Looking for Simplicity in Medicine
A simple life has a different meaning and a different value for every person. For me, it means eliminating all but the essential, eschewing chaos for peace, and spending your time doing what’s important to you.
It means getting rid of many of the things you do so you can spend time with people you love and do the things you love. It means getting rid of the clutter so you are left with only that which gives you value.Leo Babauta, Zen Habits
One of my key values and dreams for 2009 is finding simplicity. This focus was unplanned, but has come about through reviewing 2008, and looking at the coming year. It is currently popular to think about living more simply, and people are beginning to see the value in slow food, close relationships and a focus on living the life.
I think this is also a key issue in medicine, and I want to try to address it in my life.
Medicine is complex
Medicine and the health professions are self-complexifying.
- Lots of information to assimilate
- A surplus of patients to see
- Less doctors than we would like
- Shifting goalposts
- The lack of medical fellowship
- More documentation
The state of the art is Evidence Based Medicine. And the Evidence is overwhelming. Each change in practice is normally supported by multiple trials, and meta-analyses. As individuals, we are expected to keep up, and filter out the irrelevant, without missing the paradigm-shifting results.
This means there is always pressure to fit someone else in, to not go home.
When there are less doctors than necessary, we need to turn people away if we want to slow down. There is no one else to mop up.
Best practice changes. We all know guidelines have changed, targets for hypertension, or cholesterol drop.
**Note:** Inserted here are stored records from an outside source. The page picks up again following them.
**config.mk**
```make
export PLATFORM = sky130hd
export DESIGN_NAME = dsf_top
export DESIGN_NICKNAME = d
export VERILOG_FILES = /design/src/logic/dsf_pkg.sv /design/src/logic/dsf_flag.sv /design/src/logic/dsf_top.sv
export VERILOG_INCLUDE_DIRS = /design/src /design/src/logic
export SDC_FILE = /design/constraint.sdc
export NUM_CORES = 2
export LEC_CHECK = 0
export BUFFER_PORTS_ARGS = -buffer_cell sky130_fd_sc_hd__buf_2
export CAP_MARGIN = 10
export CORE_UTILIZATION = 40
export CTS_BUF_LIST = sky130_fd_sc_hd__clkbuf_4 sky130_fd_sc_hd__clkbuf_8
export DETAILED_ROUTE_END_ITERATION = 10
export PLACE_DENSITY_LB_ADDON = 0.15
export SYNTH_ARGS = -nofsm -noshare
export SYNTH_HDL_FRONTEND = slang
export SYNTH_SLANG_ARGS = --single-unit
```
**constraint.sdc**
```tcl
create_clock -name clk_i -period 8.5 [get_ports clk_i]
set_input_delay 1.7 -clock clk_i [delete_from_list [all_inputs] [get_ports clk_i]]
set_output_delay 1.7 -clock clk_i [all_outputs]
set_load 0.005 [all_outputs]
```
==> config.mk <==
export PLATFORM = sky130hd
export DESIGN_NAME = osd_offset_and_memory_mode_regs
export DESIGN_NICKNAME = d
export VERILOG_FILES = /design/src/hdl/osd_regs_pkg.sv /design/src/hdl/osd_offset_and_memory_mode_regs.sv /design/src/hdl/serial_byte_shifter.sv
export SDC_FILE = /design/constraint.sdc
export NUM_CORES = 1
export LEC_CHECK = 0
export BUFFER_PORTS_ARGS = -buffer_cell sky130_fd_sc_hd__buf_4
export CORE_ASPECT_RATIO = 0.9
export CORE_UTILIZATION = 50
export CTS_CLUSTER_DIAMETER = 30
export DETAILED_ROUTE_END_ITERATION = 10
export PLACE_DENSITY = 0.74
export SLEW_MARGIN = 0
export SYNTH_ARGS = -nofsm -noshare
export SYNTH_HDL_FRONTEND = slang
export SYNTH_HIERARCHICAL = 1
export SYNTH_SLANG_ARGS = --single-unit
==> constraint.sdc <==
create_clock -name core_clk -period 1.95 [get_ports core_clk]
set_input_delay 0.4875 -clock core_clk [delete_from_list [all_inputs] [get_ports core_clk]]
set_output_delay 0.4875 -clock core_clk [all_outputs]
set_load 0.005 [all_outputs]
==> config.mk <==
export PLATFORM = sky130hd
export DESIGN_NAME = timer2_uart
export DESIGN_NICKNAME = d
export VERILOG_FILES = /design/src/timer2_uart_pkg.sv /design/src/timer2_uart.sv
export SDC_FILE = /design/constraint.sdc
export NUM_CORES = 1
export LEC_CHECK = 0
export ABC_AREA = 1
export BUFFER_PORTS_ARGS = -buffer_cell sky130_fd_sc_hd__buf_2
export CAP_MARGIN = 20
export CORE_MARGIN = 10
export CORE_UTILIZATION = 30
export CTS_CLUSTER_DIAMETER = 60
export DETAILED_ROUTE_END_ITERATION = 8
export PLACE_DENSITY = 0.53
export SYNTH_ARGS = -nofsm -noshare
export SYNTH_HDL_FRONTEND = slang
export SYNTH_SLANG_ARGS = --single-unit
==> constraint.sdc <==
create_clock -name aclk -period 2.2 [get_ports aclk]
set_clock_uncertainty 0.05 [all_clocks]
set_input_delay 0.44 -clock aclk [delete_from_list [all_inputs] [get_ports aclk]]
set_output_delay 0.44 -clock aclk [all_outputs]
set_load 0.005 [all_outputs]
==> src/timer2_uart_pkg.sv <==
// Constants, register map and types for the second timer and serial port.
// Assumes a single 10 MHz core clock and an AXI4-Lite register master.
// Notes on behaviour
// Overflow flag sets on timer overflow, never while a serial clock select is on.
// External flag sets when an enabled trigger falling edge causes capture or reload.
// Receive clock select picks timer overflow, else first-timer overflow, modes 1 and 3.
// Transmit clock select picks timer overflow, else first-timer overflow, modes 1 and 3.
// External enable allows trigger edges unless the timer clocks the serial port.
// Run bit starts and stops the timer; cleared means off.
// Function select counts count-pin edges, else core clock ticks.
// Capture select picks capture, else reload; forced reload in baud mode.
// Mode table: autoreload, capture, baud generation, off.
// Autoreload rollover sets overflow flag and loads the reload pair.
// Autoreload with external enable: trigger fall reloads and sets external flag.
// Capture mode runs free and sets overflow flag on overflow.
// Capture mode trigger fall copies count into reload pair, sets external flag.
// Baud mode never raises overflow flag; external flag still settable.
// Full duplex; second reception may overwrite an unread first byte. Here it is dropped while the receive flag is set.
// Buffer write loads transmit register; read returns separate receive register.
// Serial modes: 00 shift, 01 8-bit variable, 10 9-bit fixed, 11 9-bit variable.
// Multiprocessor bit suppresses receive flag on ninth bit 0 or bad stop.
// Receive enable permits reception.
// Ninth transmit bit sent in modes 2, 3; ninth receive bit latched, stop in mode 1.
// Transmit flag set after eighth bit mode 0, at stop start otherwise.
// Receive flag set after eighth bit mode 0, mid stop otherwise.
// Timer-clocked serial port needs 16 overflows per bit.
// Mode 1 frame: 0 start, 8 data LSB first, 1 stop, 10 bits.
// Counter function syncs count pin and counts falling edges while running.
package timer2_uart_pkg;
    // Register indices: byte address is four times the index
    localparam logic [7:0] SERIAL_CONTROL_OFFS = 8'h98;
    localparam logic [7:0] SERIAL_BUFFER_OFFS = 8'h99;
    localparam logic [7:0] RELOAD_LOW_OFFS = 8'hCA;
    localparam logic [7:0] RELOAD_HIGH_OFFS = 8'hCB;
    localparam logic [7:0] COUNT_LOW_OFFS = 8'hCC;
    localparam logic [7:0] COUNT_HIGH_OFFS = 8'hCD;
    localparam logic [7:0] TIMER_CONTROL_OFFS = 8'hC8;
    localparam int TC_OVF = 7;
    localparam int TC_EXT = 6;
    localparam int TC_RCLK = 5;
    localparam int TC_TX_CLOCK_SELECT = 4;
    localparam int TC_EXEN = 3;
    localparam int TC_RUN = 2;
    localparam int TC_CNT = 1;
    localparam int TC_CAP = 0;
    localparam int SC_MHI = 7;
    localparam int SC_MLO = 6;
    localparam int SC_MP = 5;
    localparam int SC_REN = 4;
    localparam int SC_TB8 = 3;
    localparam int SC_RB8 = 2;
    localparam int SC_TI = 1;
    localparam int SC_RI = 0;
    localparam logic [7:0] CONTROL_RESET = 8'h00;
    localparam logic [1:0] RESP_OKAY = 2'b00;
    localparam logic [1:0] RESP_SLVERR = 2'b10;
    localparam logic [3:0] OVF_PER_BIT = 4'hF;
    localparam logic [3:0] SAMPLE_MID = 4'h7;
    localparam logic [5:0] MODE2_DIV_SLOW = 6'h3F;
    localparam logic [5:0] MODE2_DIV_FAST = 6'h1F;
    localparam logic [5:0] MODE0_DIV = 6'h01;
    localparam logic [3:0] FRAME_BITS_8 = 4'h9;
    localparam logic [3:0] FRAME_BITS_9 = 4'hA;
    localparam logic [3:0] SHIFT_BITS = 4'h8;
    typedef enum logic [1:0] {TM_OFF, TM_RELOAD, TM_CAPTURE, TM_BAUD} timer_mode_t;
    typedef enum logic [1:0] {TX_IDLE, TX_SHIFT} tx_state_t;
    typedef enum logic [1:0] {RX_IDLE, RX_START, RX_DATA, RX_SHIFT0} rx_state_t;
endpackage : timer2_uart_pkg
Preventative medicine guidelines change. We need to keep up. It creates a sense of unfinished business to know this stuff can change without us realising.
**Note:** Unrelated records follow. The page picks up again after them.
<file path="src/shared/ptbc_params.svh">
`ifndef PTBC_PARAMS_SVH
`define PTBC_PARAMS_SVH

// Register byte offsets
`define PTBC_OFF_CTRL 8'h00
`define PTBC_OFF_PERIOD 8'h04
`define PTBC_OFF_ACTIVE 8'h08
`define PTBC_OFF_COUNT 8'h0C
`define PTBC_OFF_SEVTCMP 8'h10
`define PTBC_OFF_STATUS 8'h14
`define PTBC_OFF_MASK 8'h18

// Control register field positions
`define PTBC_B_ON 15
`define PTBC_B_UNUSED 14
`define PTBC_B_IDLE 13
`define PTBC_B_PEND 12
`define PTBC_B_ALLOW 11
`define PTBC_B_IMM 10
`define PTBC_B_POL 9
`define PTBC_B_SOUT 8
`define PTBC_B_SIN 7
`define PTBC_SRC_LSB 4
`define PTBC_PS_LSB 0

// Writable control bits: all but the unused and the pending bit
`define PTBC_CTRL_WMASK 16'hAFFF

// Interrupt status bit positions
`define PTBC_IRQ_SEVT 0
`define PTBC_IRQ_PERIOD 1
`define PTBC_IRQ_EXTSYNC 2

// Reset values
`define PTBC_RST_CTRL 16'h0000
`define PTBC_RST_PERIOD 16'hFFFF
`define PTBC_RST_SEVTCMP 16'h0000
`define PTBC_RST_IRQ 3'h0

`endif

</file>
<file path="src/shared/ptbc_pkg.sv">
package ptbc_pkg;

    typedef logic [15:0] ptbc_word_t;
    typedef logic [2:0] ptbc_irq_t;

    typedef struct packed {
        ptbc_word_t ctrl;
        ptbc_word_t period;
        ptbc_word_t activePeriod;
        ptbc_word_t count;
        ptbc_word_t sevtCmp;
        logic [3:0] postCnt;
        ptbc_irq_t irqStatus;
        ptbc_irq_t irqMask;
        logic [31:0] prdata;
        logic pslverr;
        logic syncOut;
    } ptbc_state_t;

    typedef struct packed {
        logic [7:0] stage1;
        logic [7:0] stage2;
        logic level;
        logic pulse;
    } ptbc_sync_state_t;

endpackage

</file>
<file path="src/core/ptbc_sync_in.sv">
`timescale 1ns/1ns
`default_nettype none

module ptbc_sync_in
(
    input wire logic core_clk,
    input wire logic arst_n,
    input wire logic [7:0] syncSources,
    input wire logic [2:0] sourceSel,
    input wire logic invert,
    output logic syncPulse
);
    import ptbc_pkg::*;

    ptbc_sync_state_t stateReg;
    ptbc_sync_state_t stateNext;
    logic activeLevel;

    always_comb
    begin
        stateNext = stateReg;
        stateNext.stage1 = syncSources;
        stateNext.stage2 = stateReg.stage1;
        // Polarity applied after the synchroniser, never on the first stage
        activeLevel = stateReg.stage2[sourceSel] ^ invert;
        stateNext.level = activeLevel;
        stateNext.pulse = activeLevel & ~stateReg.level;
    end

    always_ff @(posedge core_clk or negedge arst_n)
    begin
        if (!arst_n)
        begin
            stateReg <= '0;
        end
        else
        begin
            stateReg <= stateNext;
        end
    end

    assign syncPulse = stateReg.pulse;

    property p_pulse_edge;
        @(posedge core_clk) disable iff (!arst_n)
        stateReg.pulse |-> stateReg.level && !$past(stateReg.level);
    endproperty
    a_pulse_edge: assert property (p_pulse_edge) else $error("sync pulse without edge");

    property p_pulse_polarity;
        @(posedge core_clk) disable iff (!arst_n)
        ($past(stateReg.stage2[sourceSel] ^ invert) && !$past(stateReg.level)) |-> stateReg.pulse;
    endproperty
    a_pulse_polarity: assert property (p_pulse_polarity) else $error("active edge missed");

endmodule

`default_nettype wire

</file>
<file path="src/core/ptbc_top.sv">
`timescale 1ns/1ns
`default_nettype none
`include "ptbc_params.svh"

module ptbc_top
(
    input wire logic core_clk,
    input wire logic arst_n,
    input wire logic psel,
    input wire logic penable,
    input wire logic pwrite,
    input wire logic [7:0] paddr,
    input wire logic [31:0] pwdata,
    output logic [31:0] prdata,
    output logic pready,
    output logic pslverr,
    input wire logic cpuIdle,
    input wire logic syncInputPin,
    input wire logic [6:0] syncAltSources,
    output logic syncOutputPin,
    output logic [15:0] timeBaseCount,
    output logic pwmModuleOn,
    output logic specialEventIrq,
    output logic irq
);
    import ptbc_pkg::*;

    ptbc_state_t stateReg;
    ptbc_state_t stateNext;
    logic syncPulse;
    logic moduleOn;
    logic idleStop;
    logic immUpdate;
    logic syncInvert;
    logic syncOutOn;
    logic extSyncOn;
    logic [2:0] sync_source_select;
    logic [3:0] postScale;
    logic running;
    logic extSync;
    logic periodMatch;
    logic cycleStart;
    logic sevtFire;
    logic apbSetup;
    logic apbWrite;
    logic periodWrite;
    ptbc_irq_t irqEvents;

    function automatic logic isMapped(input logic [7:0] addr);
        isMapped = (addr == `PTBC_OFF_CTRL) || (addr == `PTBC_OFF_PERIOD) ||
                   (addr == `PTBC_OFF_ACTIVE) || (addr == `PTBC_OFF_COUNT) ||
                   (addr == `PTBC_OFF_SEVTCMP) || (addr == `PTBC_OFF_STATUS) ||
                   (addr == `PTBC_OFF_MASK);
    endfunction

    function automatic logic [31:0] readValue(input logic [7:0] addr, input ptbc_state_t s);
        logic [15:0] ctrlView;
        ctrlView = s.ctrl;
        ctrlView[`PTBC_B_UNUSED] = 1'b0;
        ctrlView[`PTBC_B_PEND] = s.irqStatus[`PTBC_IRQ_SEVT];
        case (addr)
            `PTBC_OFF_CTRL: readValue = {16'h0000, ctrlView};
            `PTBC_OFF_PERIOD: readValue = {16'h0000, s.period};
            `PTBC_OFF_ACTIVE: readValue = {16'h0000, s.activePeriod};
            `PTBC_OFF_COUNT: readValue = {16'h0000, s.count};
            `PTBC_OFF_SEVTCMP: readValue = {16'h0000, s.sevtCmp};
            `PTBC_OFF_STATUS: readValue = {29'h0000_0000, s.irqStatus};
            `PTBC_OFF_MASK: readValue = {29'h0000_0000, s.irqMask};
            default: readValue = 32'h0000_0000;
        endcase
    endfunction

    ////////////////////////////////////////////////////////////////////////////////
    // Control field decode

    assign moduleOn = stateReg.ctrl[`PTBC_B_ON];
    assign idleStop = stateReg.ctrl[`PTBC_B_IDLE];
    assign immUpdate = stateReg.ctrl[`PTBC_B_IMM];
    assign syncInvert = stateReg.ctrl[`PTBC_B_POL];
    assign syncOutOn = stateReg.ctrl[`PTBC_B_SOUT];
    assign extSyncOn = stateReg.ctrl[`PTBC_B_SIN];
    assign sync_source_select = stateReg.ctrl[`PTBC_SRC_LSB +: 3];
    assign postScale = stateReg.ctrl[`PTBC_PS_LSB +: 4];

    ////////////////////////////////////////////////////////////////////////////////
    // Sync input: both pin and alternate sources cross into core_clk

    ptbc_sync_in ptbc_sync_in_i
    (
        .core_clk(core_clk),
        .arst_n(arst_n),
        .syncSources({syncAltSources, syncInputPin}),
        .sourceSel(sync_source_select),
        .invert(syncInvert),
        .syncPulse(syncPulse)
    );

    ////////////////////////////////////////////////////////////////////////////////
    // Time base

    // Settings changed while running take effect at once, except a period write with immUpdate clear; software keeps them static
    assign running = moduleOn && !(idleStop && cpuIdle);
    assign extSync = running && extSyncOn && syncPulse;
    assign periodMatch = running && (stateReg.count == stateReg.activePeriod);
    // Either event restarts the count; a period just above the sync period keeps match from firing
    assign cycleStart = extSync || periodMatch;
    assign sevtFire = running && (stateReg.count == stateReg.sevtCmp) &&
                      (stateReg.postCnt == postScale);

    assign apbSetup = psel && !penable;
    assign apbWrite = psel && penable && pwrite && !stateReg.pslverr;
    assign periodWrite = apbWrite && (paddr == `PTBC_OFF_PERIOD);

    always_comb
    begin
        stateNext = stateReg;
        irqEvents = '0;

        if (!moduleOn)
        begin
            stateNext.count = 16'h0000;
            stateNext.postCnt = 4'h0;
            // No cycle in flight, so the shadow may pass straight through
            stateNext.activePeriod = stateReg.period;
        end
        else if (running)
        begin
            if (cycleStart)
            begin
                stateNext.count = 16'h0000;
                if (!immUpdate)
                begin
                    stateNext.activePeriod = stateReg.period;
                end
            end
            else
            begin
                stateNext.count = stateReg.count + 16'h0001;
            end
            if (stateReg.count == stateReg.sevtCmp)
            begin
                stateNext.postCnt = sevtFire ? 4'h0 : stateReg.postCnt + 4'h1;
            end
        end

        irqEvents[`PTBC_IRQ_SEVT] = sevtFire;
        irqEvents[`PTBC_IRQ_PERIOD] = periodMatch;
        irqEvents[`PTBC_IRQ_EXTSYNC] = extSync;

        // Idle (inactive) level held whenever the output is disabled
        if (moduleOn && syncOutOn)
        begin
            stateNext.syncOut = cycleStart ^ syncInvert;
        end
        else
        begin
            stateNext.syncOut = syncInvert;
        end

        if (apbSetup)
        begin
            stateNext.pslverr = !isMapped(paddr);
            stateNext.prdata = pwrite ? 32'h0000_0000 : readValue(paddr, stateReg);
        end

        if (apbWrite)
        begin
            case (paddr)
                `PTBC_OFF_CTRL:
                begin
                    stateNext.ctrl = pwdata[15:0] & `PTBC_CTRL_WMASK;
                end
                `PTBC_OFF_PERIOD:
                begin
                    stateNext.period = pwdata[15:0];
                    if (moduleOn && immUpdate)
                    begin
                        stateNext.activePeriod = pwdata[15:0];
                    end
                end
                `PTBC_OFF_SEVTCMP:
                begin
                    stateNext.sevtCmp = pwdata[15:0];
                end
                `PTBC_OFF_MASK:
                begin
                    stateNext.irqMask = pwdata[2:0];
                end
                default:
                begin
                end
            endcase
        end

        // Set beats write-one-to-clear in the same cycle
        if (apbWrite && (paddr == `PTBC_OFF_STATUS))
        begin
            stateNext.irqStatus = (stateReg.irqStatus & ~pwdata[2:0]) | irqEvents;
        end
        else
        begin
            stateNext.irqStatus = stateReg.irqStatus | irqEvents;
        end
    end

    always_ff @(posedge core_clk or negedge arst_n)
    begin
        if (!arst_n)
        begin
            stateReg.ctrl <= `PTBC_RST_CTRL;
            stateReg.period <= `PTBC_RST_PERIOD;
            stateReg.activePeriod <= `PTBC_RST_PERIOD;
            stateReg.count <= 16'h0000;
            stateReg.sevtCmp <= `PTBC_RST_SEVTCMP;
            stateReg.postCnt <= 4'h0;
            stateReg.irqStatus <= `PTBC_RST_IRQ;
            stateReg.irqMask <= `PTBC_RST_IRQ;
            stateReg.prdata <= 32'h0000_0000;
            stateReg.pslverr <= 1'b0;
            stateReg.syncOut <= 1'b0;
        end
        else
        begin
            stateReg <= stateNext;
        end
    end

    ////////////////////////////////////////////////////////////////////////////////
    // Outputs

    assign pready = 1'b1;
    assign prdata = stateReg.prdata;
    assign pslverr = stateReg.pslverr;
    assign syncOutputPin = stateReg.syncOut;
    assign timeBaseCount = stateReg.count;
    assign pwmModuleOn = moduleOn;
    assign specialEventIrq = stateReg.irqStatus[`PTBC_IRQ_SEVT] &&
                             stateReg.ctrl[`PTBC_B_ALLOW];
    assign irq = |(stateReg.irqStatus & stateReg.irqMask);

    ////////////////////////////////////////////////////////////////////////////////
    // Checks

    property p_off_clear;
        @(posedge core_clk) disable iff (!arst_n)
        !moduleOn |=> (stateReg.count == 16'h0000) && (stateReg.postCnt == 4'h0);
    endproperty
    a_off_clear: assert property (p_off_clear) else $error("count moved while off");

    property p_unused_zero;
        @(posedge core_clk) disable iff (!arst_n)
        (apbSetup && !pwrite && paddr == `PTBC_OFF_CTRL) |=> !prdata[14] && prdata[31:16] == 16'h0000;
    endproperty
    a_unused_zero: assert property (p_unused_zero) else $error("unused bit read nonzero");

    property p_idle_halt;
        @(posedge core_clk) disable iff (!arst_n)
        (moduleOn && idleStop && cpuIdle) |=> $stable(stateReg.count);
    endproperty
    a_idle_halt: assert property (p_idle_halt) else $error("time base ran in idle");

    property p_idle_run;
        @(posedge core_clk) disable iff (!arst_n)
        (moduleOn && !idleStop && cpuIdle && !cycleStart) |=>
            stateReg.count == $past(stateReg.count) + 16'h0001;
    endproperty
    a_idle_run: assert property (p_idle_run) else $error("time base stopped in idle");

    property p_pending_cause;
        @(posedge core_clk) disable iff (!arst_n)
        $rose(stateReg.irqStatus[`PTBC_IRQ_SEVT]) |-> $past(sevtFire);
    endproperty
    a_pending_cause: assert property (p_pending_cause) else $error("pending without event");

    property p_irq_allow;
        @(posedge core_clk) disable iff (!arst_n)
        (sevtFire && stateReg.ctrl[`PTBC_B_ALLOW] && !(apbWrite && paddr == `PTBC_OFF_CTRL))
            |=> specialEventIrq;
    endproperty
    a_irq_allow: assert property (p_irq_allow) else $error("special irq not raised");

    property p_irq_block;
        @(posedge core_clk) disable iff (!arst_n)
        specialEventIrq |-> stateReg.ctrl[`PTBC_B_ALLOW] && stateReg.irqStatus[`PTBC_IRQ_SEVT];
    endproperty
    a_irq_block: assert property (p_irq_block) else $error("special irq while blocked");

    property p_imm_load;
        @(posedge core_clk) disable iff (!arst_n)
        (moduleOn && immUpdate && periodWrite) |=> stateReg.activePeriod == $past(pwdata[15:0]);
    endproperty
    a_imm_load: assert property (p_imm_load) else $error("immediate period not loaded");

    property p_boundary_load;
        @(posedge core_clk) disable iff (!arst_n)
        (moduleOn && !immUpdate && !cycleStart) |=> $stable(stateReg.activePeriod);
    endproperty
    a_boundary_load: assert property (p_boundary_load) else $error("period changed mid cycle");

    property p_sync_out;
        @(posedge core_clk) disable iff (!arst_n)
        (moduleOn && syncOutOn && cycleStart) |=> syncOutputPin != $past(syncInvert) ##1
            syncOutputPin == $past(syncInvert) || $past(cycleStart);
    endproperty
    a_sync_out: assert property (p_sync_out) else $error("sync output pulse wrong");

    property p_sync_off;
        @(posedge core_clk) disable iff (!arst_n)
        !syncOutOn |=> syncOutputPin == $past(syncInvert);
    endproperty
    a_sync_off: assert property (p_sync_off) else $error("sync output not idle");

    property p_ext_restart;
        @(posedge core_clk) disable iff (!arst_n)
        (running && extSyncOn && syncPulse) |=> stateReg.count == 16'h0000;
    endproperty
    a_ext_restart: assert property (p_ext_restart) else $error("ext sync ignored");

    property p_sevt_fire;
        @(posedge core_clk) disable iff (!arst_n)
        sevtFire |=> stateReg.irqStatus[`PTBC_IRQ_SEVT] && (stateReg.postCnt == 4'h0);
    endproperty
    a_sevt_fire: assert property (p_sevt_fire) else $error("special event not flagged");

    // Skipped matches must neither flag the event nor lose a postscaler step
    property p_post_step;
        @(posedge core_clk) disable iff (!arst_n)
        (running && stateReg.count == stateReg.sevtCmp && !sevtFire) |=>
            (stateReg.postCnt == $past(stateReg.postCnt) + 4'h1) &&
            !$rose(stateReg.irqStatus[`PTBC_IRQ_SEVT]);
    endproperty
    a_post_step: assert property (p_post_step) else $error("postscaler skipped a match");

endmodule

`default_nettype wire

</file>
Dealing with other professionals is a vital part of maintaing sanity, and even staying current. But this is the time we tend to sacrifice, if we feel under pressure. So fellowship gets mixed into “drug dinners” and other functions. In the end, we get our peer-support scheduled by local pharma reps, or crammed into breaks between patients
The need for documentation has increased with medico-legal pressure. The growth of multi-doctor practices also means that a doctor can’t keep their patient information in their head in fear of disadvantaging a colleague.
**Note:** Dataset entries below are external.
==> src/rtl/emsync_cfg.svh <==
// Summary of operation
// - emulation line tracks run, trace line tracks trace
// - output on: line low one cycle after halt
// - output on: line released one cycle after start
// - input on: half second from run to high
// - output on: trace line low when trace stops
// - output on: trace line high when trace starts
// - input low halts emulation within five cycles in level mode
// - input high starts emulation within 200 us
// - trace input low stops, high starts trace
// - latched mode samples inputs on strobe rising edge
// - run waits for first high, green lamp only
// - lamps: yellow idle, none busy, green-yellow run
// - red-yellow after recovery and during reinit
// - supply or clock loss reported at next break
// - capture ports zero to two, never port three
// - qualified trace starts frame after qualifying event
// - break cause may flag both near breakpoints
// - interrupt at break appends four extra frames
// - running timers gain one count per break
`ifndef EMSYNC_CFG_SVH
`define EMSYNC_CFG_SVH

// register byte offsets
`define EMS_CTRL_OFS     8'h00
`define EMS_CMD_OFS      8'h04
`define EMS_STATUS_OFS   8'h08
`define EMS_BP0_OFS      8'h0C
`define EMS_BP1_OFS      8'h10

// control register fields
`define EMS_C_EMU_OUT    0
`define EMS_C_EMU_LVL    1
`define EMS_C_EMU_LAT    2
`define EMS_C_TRC_OUT    3
`define EMS_C_TRC_LVL    4
`define EMS_C_TRC_LAT    5
`define EMS_C_QUAL       6
`define EMS_C_AFTER      7
`define EMS_C_SLOW       8
`define EMS_CTRL_W       9
`define EMS_CTRL_RST     9'h000

// command register fields (write-only pulses)
`define EMS_K_RUN        0
`define EMS_K_HALT       1
`define EMS_K_TSTART     2
`define EMS_K_TSTOP      3
`define EMS_K_REINIT     4
`define EMS_K_BUSY       5
`define EMS_K_DONE       6
`define EMS_K_HWERR      7
`define EMS_K_RECOVER    8

// status sticky error fields, write one to clear
`define EMS_S_VCC        9
`define EMS_S_CLK        10
`define EMS_S_RST        11

// timing
`define EMS_CLK_NS       100
`define EMS_HOLDOFF_MS   500
`define EMS_HOLDOFF_CYC  ((`EMS_HOLDOFF_MS * 1000000) / `EMS_CLK_NS)
`define EMS_REINIT_CYC   16
`define EMS_EXTRA_FRAMES 3'h4
`define EMS_NEAR_DIST    17'h00005

`endif

==> src/rtl/emsync_pkg.sv <==
package emsync_pkg;
  typedef enum logic [1:0] {
    EMS_IDLE = 2'b00,
    EMS_ARM  = 2'b01,
    EMS_RUN  = 2'b10
  } emsync_emu_e;
endpackage

==> src/rtl/emsync_top.sv <==
`timescale 1ns/100ps
`default_nettype none
`include "emsync_cfg.svh"

module emsync_sync3 #(
  parameter int W = 1
) (
  input  wire logic         hclk,
  input  wire logic         hresetn,
  input  wire logic [W-1:0] din,
  output var  logic [W-1:0] dout
);
  logic [W-1:0] s1_ff;
  logic [W-1:0] s2_ff;
  logic [W-1:0] s3_ff;
  // a bit only moves once stages two and three agree
  always_ff @(posedge hclk or negedge hresetn) begin
    if (!hresetn) begin
      s1_ff <= '0;
      s2_ff <= '0;
      s3_ff <= '0;
      dout  <= '0;
    end else begin
      s1_ff <= din;
      s2_ff <= s1_ff;
      s3_ff <= s2_ff;
      dout  <= (s2_ff & ~(s2_ff ^ s3_ff)) | (dout & (s2_ff ^ s3_ff));
    end
  end
endmodule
How to Make Achieve Simplicity in Medicine
According to Leo Babauta of Zen Habits, there are two steps to achieving simplicity:
- Identify that which is important to you
- Eliminate everything else
I am obviously not an expert on having a simple life, but I am going to use the next couple of posts on this blog to explore ways of achieving Simplicity in Medicine. I can only look at the field in which I work. Please contact me if you are willing to share your ideas for Simplicity in Medicine.
What do you think?
Do you think medicine is too complex? Is it inevitable? What makes it all so complicated? Leave your thoughts in the comments below.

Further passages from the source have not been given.